Pakistan to raise petroleum levy to Rs100 per liter: report

Pakistan to raise petroleum levy to Rs100 per liter: report

Islamabad, May 20, 2025 — In a move set to impact fuel prices nationwide, Pakistan is preparing to hike the petroleum levy to Rs100 per liter starting July 2025, according to a report published by The News.

The planned increase comes under a new agreement with the International Monetary Fund (IMF), aiming to boost government revenues and support the energy sector, particularly by reducing the ballooning circular debt.

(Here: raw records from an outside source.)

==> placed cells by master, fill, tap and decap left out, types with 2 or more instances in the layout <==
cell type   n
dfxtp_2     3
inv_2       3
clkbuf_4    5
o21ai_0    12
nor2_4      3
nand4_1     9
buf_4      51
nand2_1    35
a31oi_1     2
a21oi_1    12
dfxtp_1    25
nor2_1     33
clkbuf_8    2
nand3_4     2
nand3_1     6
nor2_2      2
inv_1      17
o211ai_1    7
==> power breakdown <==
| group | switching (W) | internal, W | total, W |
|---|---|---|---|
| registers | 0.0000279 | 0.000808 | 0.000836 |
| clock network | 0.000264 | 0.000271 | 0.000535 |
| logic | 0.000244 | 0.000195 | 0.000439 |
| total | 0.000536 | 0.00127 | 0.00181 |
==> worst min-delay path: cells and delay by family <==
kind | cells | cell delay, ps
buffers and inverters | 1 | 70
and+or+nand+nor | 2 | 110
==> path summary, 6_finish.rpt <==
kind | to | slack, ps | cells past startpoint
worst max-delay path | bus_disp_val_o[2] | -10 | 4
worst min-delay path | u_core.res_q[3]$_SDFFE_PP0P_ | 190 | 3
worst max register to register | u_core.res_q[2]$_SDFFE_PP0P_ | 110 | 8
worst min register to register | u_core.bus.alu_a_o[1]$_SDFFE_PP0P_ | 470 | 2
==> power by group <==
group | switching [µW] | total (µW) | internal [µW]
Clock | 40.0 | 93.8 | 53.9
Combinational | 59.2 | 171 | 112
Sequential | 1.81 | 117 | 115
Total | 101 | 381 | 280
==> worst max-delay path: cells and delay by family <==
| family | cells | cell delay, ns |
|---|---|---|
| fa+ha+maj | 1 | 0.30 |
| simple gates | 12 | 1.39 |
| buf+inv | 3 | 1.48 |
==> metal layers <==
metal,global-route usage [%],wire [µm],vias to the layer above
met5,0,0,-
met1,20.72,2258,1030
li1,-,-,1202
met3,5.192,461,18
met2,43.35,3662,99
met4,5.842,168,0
==> config.mk <==
export PLATFORM = sky130hd
export DESIGN_NAME = fpm_pipe
export DESIGN_NICKNAME = d
export VERILOG_FILES = /design/src/rtl/fpm_pipe.sv
export SDC_FILE = /design/constraint.sdc
export NUM_CORES = 1
export LEC_CHECK = 0
export CORE_ASPECT_RATIO = 0.75
export CORE_MARGIN = 2
export CORE_UTILIZATION = 60
export DETAILED_ROUTE_END_ITERATION = 16
export PLACE_DENSITY = 0.82
export SLEW_MARGIN = 20
export SYNTH_ARGS = -nofsm -noshare
export SYNTH_HDL_FRONTEND = slang
export SYNTH_SLANG_ARGS = --single-unit
export TNS_END_PERCENT = 50
==> constraint.sdc <==
create_clock -name clk -period 7 [get_ports clk]
set_input_delay 1.05 -clock clk [delete_from_list [all_inputs] [get_ports clk]]
set_output_delay 1.05 -clock clk [all_outputs]
set_load 0.01 [all_outputs]
==> src/rtl/fpm_pipe.sv <==
// fpm_pipe: three-stage pipelined floating-point multiplier.
//   S1 unpacks and classifies the operands and forms the biased exponent sum.
//   S2 forms the full significand product.
//   S3 normalises, rounds to nearest-even, resolves special cases and packs.
// Subnormal inputs are read as zero, and results that underflow are flushed
// to zero. A single global stall freezes the whole pipe while the output is
// blocked, so bubbles are never compressed.
// Ports:
//   clk, rst            rising-edge clock, synchronous active-high reset
//   in_valid/in_ready   operand handshake; a, b operands; in_tag carried tag
//   out_valid/out_ready result handshake; out product; out_tag matching tag
//   flag_ovf/unf/inv    overflow, flush-to-zero and invalid flags for out
module fpm_pipe #(
  parameter int unsigned EXP_W = 5,
  parameter int unsigned MAN_W = 10,
  parameter int unsigned TAG_W = 4,
  localparam int unsigned W    = 1 + EXP_W + MAN_W
) (
  input  logic             clk,
  input  logic             rst,
  input  logic             in_valid,
  output logic             in_ready,
  input  logic [W-1:0]     a,
  input  logic [W-1:0]     b,
  input  logic [TAG_W-1:0] in_tag,
  output logic             out_valid,
  input  logic             out_ready,
  output logic [W-1:0]     out,
  output logic [TAG_W-1:0] out_tag,
  output logic             flag_ovf,
  output logic             flag_unf,
  output logic             flag_inv
);

  localparam int unsigned PW = 2 * MAN_W + 2;
  localparam int unsigned EW = EXP_W + 2;
  localparam logic signed [EW-1:0] BIAS_E = EW'((1 << (EXP_W - 1)) - 1);
  localparam logic signed [EW-1:0] EMAX_E = EW'((1 << EXP_W) - 1);
  localparam logic [W-1:0] QNAN = {1'b0, {EXP_W{1'b1}}, 1'b1, {(MAN_W-1){1'b0}}};

  // Result-level special cases, already resolved from the operand classes.
  typedef struct packed {
    logic nan;
    logic inv;
    logic inf;
    logic zero;
  } spec_t;

  logic stall;
  assign stall    = out_valid && !out_ready;
  assign in_ready = !stall;

  // ---------------- S1: unpack / classify ----------------
  logic [EXP_W-1:0] ea, eb;
  logic [MAN_W-1:0] fa, fb;
  logic             a_zero, b_zero, a_inf, b_inf, a_nan, b_nan;
  logic             inf_x_zero;
  spec_t            spec_n;
  logic signed [EW-1:0] esum_n;

  always_comb begin
    ea = a[W-2 -: EXP_W];
    eb = b[W-2 -: EXP_W];
    fa = a[MAN_W-1:0];
    fb = b[MAN_W-1:0];
    a_zero = (ea == '0);
    b_zero = (eb == '0);
    a_inf  = (ea == '1) && (fa == '0);
    b_inf  = (eb == '1) && (fb == '0);
    a_nan  = (ea == '1) && (fa != '0);
    b_nan  = (eb == '1) && (fb != '0);
    inf_x_zero = (a_inf && b_zero) || (a_zero && b_inf);
    spec_n.nan  = a_nan || b_nan || inf_x_zero;
    // Quiet NaN inputs propagate silently; signalling ones raise invalid.
    spec_n.inv  = inf_x_zero || (a_nan && !fa[MAN_W-1]) || (b_nan && !fb[MAN_W-1]);
    spec_n.inf  = a_inf || b_inf;
    spec_n.zero = a_zero || b_zero;
    esum_n = $signed({2'b00, ea}) + $signed({2'b00, eb}) - BIAS_E;
  end

  logic                 s1_v, s2_v;
  logic                 s1_sign, s2_sign;
  spec_t                s1_spec, s2_spec;
  logic signed [EW-1:0] s1_exp, s2_exp;
  logic [MAN_W:0]       s1_ma, s1_mb;
  logic [PW-1:0]        s2_prod;
  logic [TAG_W-1:0]     s1_tag, s2_tag;

  // Datapath registers carry no reset; only the valids qualify them.
  always_ff @(posedge clk) begin
    if (!stall) begin
      s1_sign <= a[W-1] ^ b[W-1];
      s1_spec <= spec_n;
      s1_exp  <= esum_n;
      s1_ma   <= {1'b1, fa};
      s1_mb   <= {1'b1, fb};
      s1_tag  <= in_tag;
      // ---------------- S2: multiply ----------------
      s2_sign <= s1_sign;
      s2_spec <= s1_spec;
      s2_exp  <= s1_exp;
      s2_prod <= PW'(s1_ma) * PW'(s1_mb);
      s2_tag  <= s1_tag;
    end
  end

  // ---------------- S3: normalise / round / pack ----------------
  logic                 hi, guard, sticky, rnd;
  logic [MAN_W-1:0]     frac_t;
  logic [MAN_W:0]       frac_r;
  logic signed [EW-1:0] e_f;
  logic                 ovf, unf;
  logic [W-1:0]         res;
  logic                 res_ovf, res_unf, res_inv;

  always_comb begin
    hi = s2_prod[PW-1];
    if (hi) begin
      frac_t = s2_prod[PW-2 -: MAN_W];
      guard  = s2_prod[MAN_W];
      sticky = |s2_prod[MAN_W-1:0];
    end else begin
      frac_t = s2_prod[PW-3 -: MAN_W];
      guard  = s2_prod[MAN_W-1];
      sticky = |s2_prod[MAN_W-2:0];
    end
    rnd    = guard && (sticky || frac_t[0]);
    frac_r = {1'b0, frac_t} + (MAN_W+1)'(rnd);
    // A rounding carry leaves the fraction at zero and bumps the exponent.
    e_f = s2_exp + $signed({{(EW-1){1'b0}}, hi}) + $signed({{(EW-1){1'b0}}, frac_r[MAN_W]});
    ovf = (e_f >= EMAX_E);
    unf = e_f[EW-1] || (e_f == '0);

    res     = '0;
    res_ovf = 1'b0;
    res_unf = 1'b0;
    res_inv = 1'b0;
    if (s2_spec.nan) begin
      res     = QNAN;
      res_inv = s2_spec.inv;
    end else if (s2_spec.inf) begin
      res = {s2_sign, {EXP_W{1'b1}}, {MAN_W{1'b0}}};
    end else if (s2_spec.zero) begin
      res = {s2_sign, {(W-1){1'b0}}};
    end else if (ovf) begin
      res     = {s2_sign, {EXP_W{1'b1}}, {MAN_W{1'b0}}};
      res_ovf = 1'b1;
    end else if (unf) begin
      res     = {s2_sign, {(W-1){1'b0}}};
      res_unf = 1'b1;
    end else begin
      res = {s2_sign, e_f[EXP_W-1:0], frac_r[MAN_W-1:0]};
    end
  end

  always_ff @(posedge clk) begin
    if (rst) begin
      s1_v      <= 1'b0;
      s2_v      <= 1'b0;
      out_valid <= 1'b0;
      out       <= '0;
      out_tag   <= '0;
      flag_ovf  <= 1'b0;
      flag_unf  <= 1'b0;
      flag_inv  <= 1'b0;
    end else if (!stall) begin
      s1_v      <= in_valid;
      s2_v      <= s1_v;
      out_valid <= s2_v;
      // Bubbles leave a clean zero word behind instead of stale datapath bits.
      out       <= s2_v ? res : '0;
      out_tag   <= s2_v ? s2_tag : '0;
      flag_ovf  <= s2_v && res_ovf;
      flag_unf  <= s2_v && res_unf;
      flag_inv  <= s2_v && res_inv;
    end
  end

endmodule

==> After elaboration in Yosys (flattened, before gate mapping) <==
Index checks and enable logic that the tools add are counted.
{ "totals": {"regBits": 100, "latch_bits": 0, "ram_bits": 0, "rom_bits": 0, "inputBits": 40, "output_inout_bits": 25, "word_cells": 90, "mem_count": 0} }
{ "classes": {"addsub": 5, "mul": 1, "div_mod_pow": 0, "magnitude_cmp": 1, "eq_ne": 2, "shift": 0, "n_mux": 20, "n_bitwise": 1, "reduce_logical": 35} }
{ "op_table": {"columns": ["cell", "count"], "rows": [
  ["$mux W15", 4],
  ["$mux W16", 2],
  ["$mul A11 B11 Y22", 1],
  ["$logic_not A10 Y1", 2],
  ["$reduce_bool A10 Y1", 2],
  ["$add A7 B2 Y7", 2],
  ["$logic_and A1 B1 Y1", 13],
  ["$mux W1", 12],
  ["$add A10 B1 Y11", 1],
  ["$eq A5 B5 Y1 const B", 2],
  ["$logic_not A5 Y1", 2],
  ["$mux W10", 1],
  ["$reduce_or A10 Y1", 1],
  ["$logic_or A1 B1 Y1", 9],
  ["$reduce_or A9 Y1", 1],
  ["$ge A7 B6 Y1 const B", 1],
  ["$logic_not A7 Y1", 1],
  ["$sub A6 B4 Y7 const B", 1],
  ["$add A5 B5 Y6", 1],
  ["$logic_not A1 Y1", 4],
  ["$mux W4", 1],
  ["$xor A1 B1 Y1", 1]
]} }

==> Logic depth before layout (Yosys ltp) <==
Gate-level depths: netlist (run 1).
{ "logic_depth": {"word_depth": 14, "depth_mapped": 19, "ltp_nobuf": 18} }

==> Worst setup path after synthesis (run 1) <==
Ideal clock, no wire load.
{ "synth_timing": {"path_type": "register to register", "startpoint": "register s1_mb[9]", "endpoint": "register s2_prod[20] (data pin)", "setup_ps": 180, "arrival_ps": 4828, "required_ps": 6820, "setup_slack_ps": 1992, "path_stages_with_launch": 19, "path_buffers": 2, "period_less_slack_ps": 5008, "path_cell_list": "edfxtp_1 > clkbuf_1 > nand2_1 > fa_1 > inv_1 > fa_1 > fa_1 > fa_1 > inv_1 > fa_1 > inv_1 > ha_1 > clkbuf_1 > a21o_1 > a21o_1 > a21o_1 > a21o_1 > a2111o_1 > o311ai_1"} }
{ "synth_between": {"elab_chain_len": 1} }
{ "synth_lines": {"columns": ["element", "line", "text"], "rows": [
  ["start, declared", "85", "logic [MAN_W:0] s1_ma, s1_mb;"],
  ["start signal, assigned", "96", "s1_mb <= {1'b1, fb};"],
  ["$mul A11 B11 Y22", "102", "s2_prod <= PW'(s1_ma) * PW'(s1_mb);"],
  ["end signal, assigned", "102", null],
  ["end, declared", "86", "logic [PW-1:0] s2_prod;"]
]} }
No other way between the ends.
A chain may end at the register's enable or synchronous reset.

==> Worst setup path in the final report (run 1) <==
Ends and elaborated chain as after synthesis.

==> qor.csv, run 1 <==
metric,value,unit
outcome,"complete, no violations",
hold_viol,0,
drv_cap,0,
antenna_cells,0,
fmax,183,MHz
min_path_cells,0,
async_reset_ff_share,0,%
initial_utilization,61.8,%
post-cts-setup-buffers,0,
drt_iter0_drc,419,
dr.pass1.iters,5,
cts_max_level,3,
areaGrowthSynthToFinish,13.3,%
core,13100,um2
power_leakage,4.13,nW
critPathKind,flip-flop to flip-flop,
synth.most_common_cell,inv_1,
tightest_slew,1.04,ns
routed_wl,16.6,mm
gp_congestion,0.944,
max_slew_margin,30.4,%
syn_avg_cell_area,10.3,um2
tns,0,ns
path_clk_slew,0.07,ns
ys_types,55,
grt_use_met3,4.53,%
seq_area_frac_synth,34.0,%
portBuffers,64,
yosysWarnings,0,
busiest_layer,met2,
grt-ovfl-total,0,
ys_ff_latch,100,
netlist_area,8070,um2
grt_pass1_vias,5775,
synth_top_area_share,27.5,%
drive_gt1_share,2.97,%
p_per_area,387,nW/um2
cts_tree,yes,
worst_ir_drop_vdd,303,uV
synth_area_leaders,"edfxtp_1 28%, fa_1 20%, ha_1 11%, dfxtp_1 6.5%, inv_1 6.0%",
ctsResizeCount,0,
syn_nets,979,
met1_usage,36.1,%
drcViolationCount,0,
setup_slack,1.52,ns
p_total,3.54,mW
endpoint_kind,flip-flop,
place_ws,1.64,ns
skew,0.00745,ns
cts-root-buf,clkbuf_16,
final.period_utilization,78.2,%
worstPathRequired,7.16,ns
cts.sinks,100,
crit_arrival,5.63,ns
die_h,104,um
hold_buffers,0,
vias_per_cell,5.62,
routed-via-count,5689,
yosys_most_used_dff,edfxtp_1,
grt.total_usage,24.9,%
die_w,138,um
final_core_util,70.0,%
cp-start-kind,flip-flop,
dieArea,14400,um2
final_antenna_net_count,0,
synth_edf_count,74,
fin_crit,5.48,ns
antenna_found_initial,0,
fin_nets,1029,
hpwl,13.1,mm
synth_commonest_cells,"129 x inv_1, 93 x nand2_1, 82 x fa_1",
clock_latency,0.35,ns
r2r_cells,17,
hold_class,flip-flop to flip-flop,
maxSlewViolCount,0,
setup_violations,0,
rsz0062_at_grt,no,
clockBufferDepth,2,
cts_buffers,9,
yosys.area.top_type,edfxtp_1,
nFillCells,967,
avgRoutedWirePerCell,16.4,um
row_count,36,
grt_max_degree,90,
grt_pass1_wl,27.9,mm
cp_max_fo,11,
pin_count,65,
syn_inst,787,
met2_usage,38.9,%
==> where the power goes <==
group          internal [mW]  switching (mW)
Clock                  0.282           0.229
Combinational          0.906            1.16
Sequential             0.846           0.118
Total                   2.03            1.50
==> final cells by class <==
class,instances,area (um2),area share [%]
Multi-Input combinational cell,532,4750,51.9
Sequential cell,100,2740,30.0
Inverter,129,485,5.31
Clock buffer,9,225,2.46
Tap cell,171,214,2.34
Timing Repair Buffer,65,648,7.09
Clock inverter,7,78.8,0.862
==> registers in the layout, indices dropped and copies added, names as in the netlist, 4 cells and up <==
register,flops
out,16
out_tag,4
s1_exp,7
s1_ma,10
s1_mb,10
s1_spec,4
s1_tag,4
s2_exp,7
s2_prod,22
s2_spec,4
s2_tag,4
==> critical path: stages (launching register included) <==
cell and delay [ns]:
edfxtp_1 0.59, and2_1 0.27, fa_1 0.50, inv_1 0.05, fa_1 0.52, inv_1 0.06
fa_1 0.51, fa_1 0.54, inv_1 0.06, fa_1 0.53, inv_1 0.06, ha_1 0.38
nand2_1 0.11, nor2_1 0.21, nand3_1 0.16, a21oi_1 0.31, a211oi_2 0.10, o311ai_1 0.31
==> routing by layer <==
metal | vias to the layer above | wire, um
met5 | - | 0
met4 | 0 | 193
met3 | 19 | 871
met2 | 184 | 7640
met1 | 2785 | 7920
li1 | 2701 | -
==> path summary, 6_finish.rpt <==
check | startpoint | end | slack [ns]
setup / recovery | s1_mb[9] | s2_prod[20] | 1.52
hold / removal | s1_tag[0] | s2_tag[0] | 0.42
setup reg to reg | s1_mb[9] | s2_prod[20] | 1.52
hold reg to reg | s1_tag[0] | s2_tag[0] | 0.42
==> per-stage QoR <==
step                      hold slack [ns]  cells  instance area (um2)
after floorplan                     0.400    787                 8070
after CTS                           0.421   1013                 9140
after global placement              0.404    997                 8830
after global routing                0.423   1013                 9140
after detailed placement            0.405    997                 8830
final                               0.421   1013                 9140
==> kinds of logic (layout without fill, tap and decap cells) <==
logic type	Yosys count	after routing	synth area share [%]
AND/OR/NAND/NOR	231	231	14.1
adder cells (fa/ha/maj)	152	152	31.2
multiplexers	9	9	1.15
XOR/XNOR	33	33	3.58
AO/OA/AOI/OAI	107	107	8.73
flip-flops	100	100	34.0
buffers and inverters	155	210	7.23
==> placed cells by master (no fill, tap or decap), types with 3 or more instances in the layout <==
master	instances
xnor2_1	19
inv_1	128
and3_1	6
and2_1	46
nand3_1	21
clkdlybuf4s50_1	64
a21o_1	8
clkbuf_16	9
nor3_1	5
edfxtp_1	74
a31oi_1	3
o22ai_1	3
o21ai_0	16
fa_1	82
xor2_1	14
nor2b_1	6
a21oi_1	35
o21bai_1	3
nor2_1	28
nand4_1	3
mux2i_1	7
nor4_1	6
ha_1	70
inv_6	3
nand2_1	93
a21boi_0	3
a211oi_1	6
dfxtp_1	26
a22o_1	9
Power figures use the tool's default switching activity.
==> run 2, diff against run 1 <==
- clock period: 7 -> 5.45 ns (I/O delays scaled with it)
==> run 2 against run 1 <==
Net effect:
- sequential power up 27%
- non-clock buffer count up 25
- register-to-register slack worse by 1.3 ns
- fmax up 4.5%
- sequential share of layout area down 0.61 points
- hold slack better by 0.0011 ns
- via count up 2.3%
- count of clock-buffer cells in the layout up 1
- die area unchanged
- clock power up 27%
- sequential cell count unchanged
- combinational power up 30%
- largest power group unchanged
==> qor.csv, run 2 (synthesized netlist as in run 1, its figures left out) <==
metric,value,unit
clockBufferDepth,2,
hold_buffers,0,
cts-root-buf,clkbuf_16,
cp_max_fo,11,
grt.total_usage,25.7,%
setup_slack,0.212,ns
place_ws,0.199,ns
fin_nets,1054,
final.period_utilization,96.1,%
final_common_cell,inv_1,
min_from,s1_spec[2],
antenna_cells,0,
cp-start-kind,flip-flop,
worst_ir_drop_vdd,352,uV
grt-ovfl-total,0,
placed_cells,1002,
dieArea,14400,um2
cts_tree,yes,
routed_wl,17.3,mm
dr.pass1.iters,6,
hold_viol,0,
outcome,"complete, no violations",
portBuffers,64,
grt_pass1_vias,5800,
p_per_area,486,nW/um2
path_clk_slew,0.07,ns
most-common-layout-cells,"128 x inv_1, 93 x nand2_1, 82 x fa_1",
die_h,104,um
path_cells,and2_1 -> fa_1 -> fa_1 -> fa_1 -> fa_1 -> inv_1 -> fa_1 -> inv_1 -> ha_1 -> nand2_1 -> nor2_1 -> nand3_1 -> a21oi_1 -> a211oi_2 -> o311ai_1,
fin_crit,5.24,ns
clock_latency,0.35,ns
final_antenna_net_count,0,
hpwl,13.7,mm
gp_congestion,0.964,
vias_per_cell,5.61,
cts.sinks,100,
critPathKind,flip-flop to flip-flop,
routed-via-count,5820,
initial_utilization,61.8,%
power_leakage,4.26,nW
largest_reg_flops,22,
worstPathRequired,5.61,ns
die_w,138,um
cts_buffers,9,
hold_class,flip-flop to flip-flop,
setup_violations,0,
final_core_util,71.4,%
grt_pass1_wl,28.8,mm
skew,0.0111,ns
cpMostUsedCell,fa_1,
core,13100,um2
row_count,36,
hold_ws,0.423,ns
largest_register,s2_prod,
max_slew_margin,29.3,%
crit_arrival,5.40,ns
r2r_start,s1_ma[4],
drive_gt1_share,5.77,%
drv_cap,0,
cts_max_level,3,
grt_max_degree,90,
maxSlewViolCount,0,
cpPeakStageDelay,0.60,ns
avgRoutedWirePerCell,16.6,um
top_regs,"s2_prod (22), out (16)",
cp.buffers_inverters,2,
drt_iter0_drc,550,
endpoint_kind,flip-flop,
antenna_found_initial,0,
areaGrowthSynthToFinish,15.6,%
pin_count,65,
tightest_slew,1.06,ns
tns,0,ns
drcViolationCount,0,
fin_cells,1038,
setup.worst_path.start,s1_ma[4],
worst_path_max_delay_cell,fa_1,
fmax,191,MHz
critical_path.top_delay_family,adder cells,
run 2: through the flow:
step	total power, mW	area (um2)
global route	4.98	9330
finish	4.54	9330
floorplan	3.24	8070
global placement	3.72	8870
CTS	4.51	9170
detailed placement	3.83	8870
run 2: routing by layer:
metal | track usage [%] | share of wire [%]
met3 | 4.73 | 5.7
met2 | 40.3 | 46
met4 | 5.54 | 1.2
met5 | 0 | 0
met1 | 37.4 | 47
run 2: power breakdown:
part	leakage [nW]	total, mW	switching [mW]	internal, mW
logic	3.10	2.67	1.49	1.17
registers	1.01	1.22	0.137	1.09
clock network	0.149	0.648	0.285	0.363
run 2: worst reg2reg max path: cells and delay by family (launching register included):
| family | cells | cell delay [ns] |
|---|---|---|
| compound gates | 3 | 0.69 |
| buf+inv | 2 | 0.09 |
| fa+ha+maj | 6 | 3.00 |
| flops | 1 | 0.57 |
| simple gates | 4 | 0.69 |
run 2: worst paths after layout:
| path | endpoint | slack (ns) | cells after the start |
|---|---|---|---|
| worst min register to register | s2_spec[2] | 0.42 | 0 |
| worst max-delay path | s2_prod[20] | 0.21 | 15 |
| worst max register to register | s2_prod[20] | 0.21 | 15 |
| worst min-delay path | s2_spec[2] | 0.42 | 0 |
run 2: cell type report:
cell class / instances / area, um2
Sequential cell: 100 / 2740
Inverter: 129 / 485
Timing Repair Buffer: 90 / 836
Fill cell: 966 / 3730
Clock inverter: 6 / 72.6
Clock buffer: 10 / 229
Tap cell: 171 / 214
Multi-Input combinational cell: 532 / 4750
run 2: timing repair:
action                     in CTS  in global routing
setup endpoints to repair       0                  4
buffers inserted                0                 20
resized for setup               0                  1
==> run 3, diff against run 2 <==
- CORE_MARGIN: 2 -> not set
==> run 3 against run 2 <==
Net effect:
- first-iteration DRC count rose by 4.2%
- combinational power grew 2%
- utilization shrank 0.71 points
- highest routed layer unchanged
- sequential share of layout area up 0.29 points
- critical path depth increased by 3
- die area decreased by 3.3%
- count of clock-buffer cells in the layout unchanged
- design area is 0.99% lower
- largest power group unchanged
- critical path type unchanged
==> qor.csv, run 3 (synthesized netlist as in run 1, its figures left out) <==
metric,value,unit
grt-ovfl-total,0,
grt_pass1_vias,5770,
setup.worst_path.start,s1_ma[6],
path_clk_slew,0.07,ns
fmax,189,MHz
cp_max_fo,11,
cp-start-kind,flip-flop,
final.period_utilization,97.3,%
fin_nets,1044,
final_core_util,70.7,%
drt_iter0_drc,573,
cpPeakStageDelay,0.64,ns
die_h,102,um
endpoint_kind,flip-flop,
portBuffers,64,
largest_reg_flops,22,
p_total,4.56,mW
final_common_cell,inv_1,
gp_congestion,0.929,
final_antenna_net_count,0,
final_area,9240,um2
drive_gt1_share,4.90,%
min_from,s1_tag[0],
core,13100,um2
largest_register,s2_prod,
vias_per_cell,5.65,
initial_utilization,61.8,%
worstPathRequired,5.53,ns
grt_max_degree,64,
setup_violations,0,
dieArea,13900,um2
pin_count,65,
worst_path_max_delay_cell,edfxtp_1,
tightest_slew,0.743,ns
clockBufferDepth,2,
cts_tree,yes,
most-common-layout-cells,"128 x inv_1, 93 x nand2_1, 82 x fa_1",
critical_path.top_delay_family,adder cells,
grt_pass1_wl,28.5,mm
hpwl,13.8,mm
grt.total_usage,27.1,%
worst_ir_drop_vdd,333,uV
row_count,36,
fin_crit,5.30,ns
r2r_start,s1_ma[6],
top_regs,"s2_prod (22), out (16)",
tns,0,ns
hold_class,flip-flop to flip-flop,
dr.pass1.iters,7,
cts_buffers,9,
nFillCells,982,
areaGrowthSynthToFinish,14.5,%
antenna_cells,0,
antenna_found_initial,0,
avgRoutedWirePerCell,17.0,um
maxSlewViolCount,0,
critPathKind,flip-flop to flip-flop,
dpl_cell_area,8890,um2
skew,0.00918,ns
routed-via-count,5804,
clock_latency,0.35,ns
p_per_area,494,nW/um2
cts.sinks,100,
outcome,"complete, no violations",
die_w,136,um
hold_viol,0,
drcViolationCount,0,
rsz0062_at_grt,no,
cts-root-buf,clkbuf_16,
power_leakage,4.20,nW
max_slew_margin,50.5,%
routed_wl,17.5,mm
drv_cap,0,
cts_max_level,3,
crit_arrival,5.38,ns
path_cells,nand2_1 -> fa_1 -> inv_1 -> fa_1 -> inv_1 -> fa_1 -> inv_1 -> fa_1 -> inv_1 -> fa_1 -> inv_1 -> ha_1 -> a21oi_1 -> o21ai_0 -> nand2_1 -> a21oi_2 -> a211oi_2 -> o311ai_2,
cp.buffers_inverters,5,
## run 3: worst reg2reg max path: stages (launching register included)
cell      delay, ns
edfxtp_1       0.64
nand2_1        0.14
fa_1           0.53
inv_1          0.06
fa_1           0.50
inv_1          0.05
fa_1           0.47
inv_1          0.05
fa_1           0.53
inv_1          0.05
fa_1           0.53
inv_1          0.04
ha_1           0.37
a21oi_1        0.26
o21ai_0        0.11
nand2_1        0.16
a21oi_2        0.11
a211oi_2       0.29
o311ai_2       0.14
## run 3: worst paths after layout
path                 end  slack, ns  cells after the start
max reg2reg  s2_prod[20]       0.15                     18
min            s2_tag[0]       0.42                      0
min reg2reg    s2_tag[0]       0.42                      0
max          s2_prod[20]       0.15                     18
## run 3: layout make-up
cell class	count	area [um2]	share of cell area, %
timing repair buffer	80	761	8.24
multi-input combinational	532	4760	51.5
sequential	100	2740	29.7
inverter	129	485	5.26
tap	171	214	2.32
clock inverter	6	47.5	0.515
clock buffer	10	229	2.48
## run 3: stage by stage
step	std cells	setup WS (ns)	hold slack [ns]
after global placement	1005	0.346	0.405
after CTS	1021	0.145	0.422
after detailed placement	1005	0.174	0.405
final	1028	0.148	0.421
after global routing	1028	0.0279	0.435
after floorplan	787	0.442	0.400
## run 3: per-layer routing
metal / wire, um / up-vias / track usage [%]
li1: - / 2731 / -
met1: 7990 / 2827 / 37.6
met2: 8150 / 221 / 44.5
met3: 1150 / 25 / 5.26
met4: 225 / 0 / 6.41
met5: 0 / - / 0
## run 3: timing repair
item | in CTS | in global routing
endpoints found under the setup margin | 0 | 4
hold buffers | 0 | 0
gates resized for setup | 0 | 3
setup buffers | 0 | 7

While the government continues to exempt the sales tax on the supply of petroleum products to ease pressure on consumers, the rising levy is creating a financial strain for the public. Currently, the petroleum development levy (PDL) stands at Rs78 per liter on petrol and Rs77 per liter on diesel. The proposed adjustment will push the levy beyond Rs100 per liter, a substantial jump intended to generate non-tax revenue in line with IMF conditions under the Extended Fund Facility (EFF).

A senior finance ministry official quoted in the report noted that this strategy is central to Pakistan’s broader efforts to stabilize its fiscal framework. The increased levy will help finance power sector subsidies, particularly those related to electric vehicles and climate-linked infrastructure. Since July 2024, the PDL has already risen significantly—from Rs60 to Rs80 per liter—resulting in over Rs1 trillion in revenue during the first ten months of the outgoing fiscal year. The government’s target for the full year is Rs1.281 trillion through the levy alone.

In line with climate-oriented fiscal measures, Pakistan also plans to introduce a new carbon levy of Rs5 per liter on both petrol and diesel. This is seen as part of the government’s commitment to green economic reforms and environmental sustainability.

In the power sector, key reforms include the removal of a 10% cap on the Debt Service Surcharge (DSS) on electricity bills by the end of June 2025. The government is also finalizing a new Circular Debt Management Plan, expected to be approved by cabinet before July. Regular tariff adjustments and fuel cost pass-through mechanisms will remain in place to support these objectives.

With all provinces agreeing not to introduce new power or gas subsidies, Pakistan aims to ensure long-term sustainability in both its fiscal and energy frameworks. The IMF, in its recent remarks, acknowledged that these steps have started to reduce circular debt, but emphasized that reform momentum must continue to safeguard Pakistan’s energy sector and economic future.